In this article, we’re going to tackle the referential integrity improvement first. This will provide some sample data to use later for the other explanations. And the feature is just amazingly cool, so it goes first anyway.
This example builds on the example given for the Generated columns in PostgreSQL 12 article, where we built a media calendar by calculating everything you ever wanted to know about a date. Here’s the short version of the code:
CREATE TABLE public.media_calendar (
gregorian date NOT NULL PRIMARY KEY,
month_int integer GENERATED ALWAYS AS (date_part('month'::text, gregorian)) STORED,
day_int integer GENERATED ALWAYS AS (date_part('day'::text, gregorian)) STORED,
year_int integer GENERATED ALWAYS AS (date_part('year'::text, gregorian)) STORED,
quarter_int integer GENERATED ALWAYS AS (date_part('quarter'::text, gregorian)) STORED,
dow_int integer GENERATED ALWAYS AS (date_part('dow'::text, gregorian)) STORED,
doy_int integer GENERATED ALWAYS AS (date_part('doy'::text, gregorian)) STORED
...snip...
);
INSERT INTO public.media_calendar (gregorian)
SELECT '1900-01-01'::date + x
-- Starting with 1900-01-01, fill the table with 200 years of data.
FROM generate_series(0,365*200) x;
Now, we’re going to add a time dimension to our model, and relate the date and time together for a 200 year calendar that’s accurately computed to the second.
CREATE TABLE time_dim (
time_of_day time without time zone not null primary key,
hour_of_day integer GENERATED ALWAYS AS (date_part('hour', time_of_day)) stored,
minute_of_day integer GENERATED ALWAYS AS (date_part('minute', time_of_day)) stored,
second_of_day integer GENERATED ALWAYS AS (date_part('second', time_of_day)) stored,
morning boolean GENERATED ALWAYS AS (date_part('hour',time_of_day)<12) stored,
afternoon boolean GENERATED ALWAYS AS (date_part('hour',time_of_day)>=12 AND date_part('hour',time_of_day)<18) stored,
evening boolean GENERATED ALWAYS AS (date_part('hour',time_of_day) >= 18) stored
);
INSERT INTO time_dim (time_of_day )
SELECT '00:00:00'::time + (x || ' seconds')::interval
FROM generate_series (0,24*60*60-1) x; -- start with midnight, add seconds in a day;
We should now have 86400 rows in the time dimension, and 73001 rows in our 200 year media calendar. Of course, when we decide to relate these together, a cartesian join produces a bit over 6 billion rows (6,307,286,400). The good news is that this table is unlikely to grow, unless Ceasar decides to add more days to the year, or the EU decides to add more seconds to a day (grumble, grumble). So, it makes a good candidate to partition, with a very easily calculated key.
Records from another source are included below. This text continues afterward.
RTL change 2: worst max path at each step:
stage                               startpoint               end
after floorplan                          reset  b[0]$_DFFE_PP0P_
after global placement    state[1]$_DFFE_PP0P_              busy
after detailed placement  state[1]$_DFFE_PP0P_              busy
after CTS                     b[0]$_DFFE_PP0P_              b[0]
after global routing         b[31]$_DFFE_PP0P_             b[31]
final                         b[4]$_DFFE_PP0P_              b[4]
[config.mk]
export PLATFORM = sky130hd
export DESIGN_NAME = i2s_slave
export DESIGN_NICKNAME = d
export VERILOG_FILES = /design/src/rtl/i2s_slave.sv
export SDC_FILE = /design/constraint.sdc
export NUM_CORES = 1
export LEC_CHECK = 0
export CAP_MARGIN = 15
export CELL_PAD_IN_SITES_DETAIL_PLACEMENT = 1
export CELL_PAD_IN_SITES_GLOBAL_PLACEMENT = 2
export CORE_MARGIN = 2
export CORE_UTILIZATION = 37
export CTS_BUF_LIST = sky130_fd_sc_hd__clkbuf_2
export DETAILED_ROUTE_END_ITERATION = 8
export GPL_ROUTABILITY_DRIVEN = 1
export PLACE_DENSITY = 0.86
export SYNTH_ARGS = -nofsm -noshare
export SYNTH_HDL_FRONTEND = slang
export SYNTH_SLANG_ARGS = --single-unit
[constraint.sdc]
create_clock -name clk -period 2.6 [get_ports clk]
set_input_delay 0.78 -clock clk [delete_from_list [all_inputs] [get_ports clk]]
set_output_delay 0.78 -clock clk [all_outputs]
set_load 0.1 [all_outputs]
CREATE TABLE hours_to_days (
day date not null references media_calendar(gregorian),
time_of_day time without time zone not null references time_dim(time_of_day),
full_date timestamp without time zone GENERATED ALWAYS AS (day + time_of_day) stored,
PRIMARY KEY (day,time_of_day)
) PARTITION BY RANGE (day);
CREATE INDEX idx_natural_time ON hours_to_days(full_date);
You just saw a new feature that was created in PostgreSQL 11 (not a typo, I mean 11). You may have a parent->child foreign key that references a partitioned table.
Ok, we were allowed to do that, so let’s get on with the PostgreSQL 12 partitioning lesson.
CREATE TABLE hours_to_days_ancient PARTITION OF hours_to_days
FOR VALUES FROM (minvalue) TO ('1990-01-01');
CREATE TABLE hours_to_days_sep PARTITION OF hours_to_days
FOR VALUES FROM ('2040-01-01') TO (maxvalue);
CREATE TABLE hours_to_days_1990 PARTITION OF hours_to_days
FOR VALUES FROM ('1990-01-01') TO ('2000-01-01');
CREATE TABLE hours_to_days_2000 PARTITION OF hours_to_days
FOR VALUES FROM ('2000-01-01') TO ('2010-01-01');
CREATE TABLE hours_to_days_2010 PARTITION OF hours_to_days
FOR VALUES FROM ('2010-01-01') TO ('2020-01-01');
CREATE TABLE hours_to_days_2020 PARTITION OF hours_to_days
FOR VALUES FROM ('2020-01-01') TO ('2030-01-01');
CREATE TABLE hours_to_days_2030 PARTITION OF hours_to_days
FOR VALUES FROM ('2030-01-01') TO ('2040-01-01');
Notice that the partitions do not have to be evenly distributed in the range, the data quantity, or any other criteria. The only requirement is that all dates are included in one (and only one) partition.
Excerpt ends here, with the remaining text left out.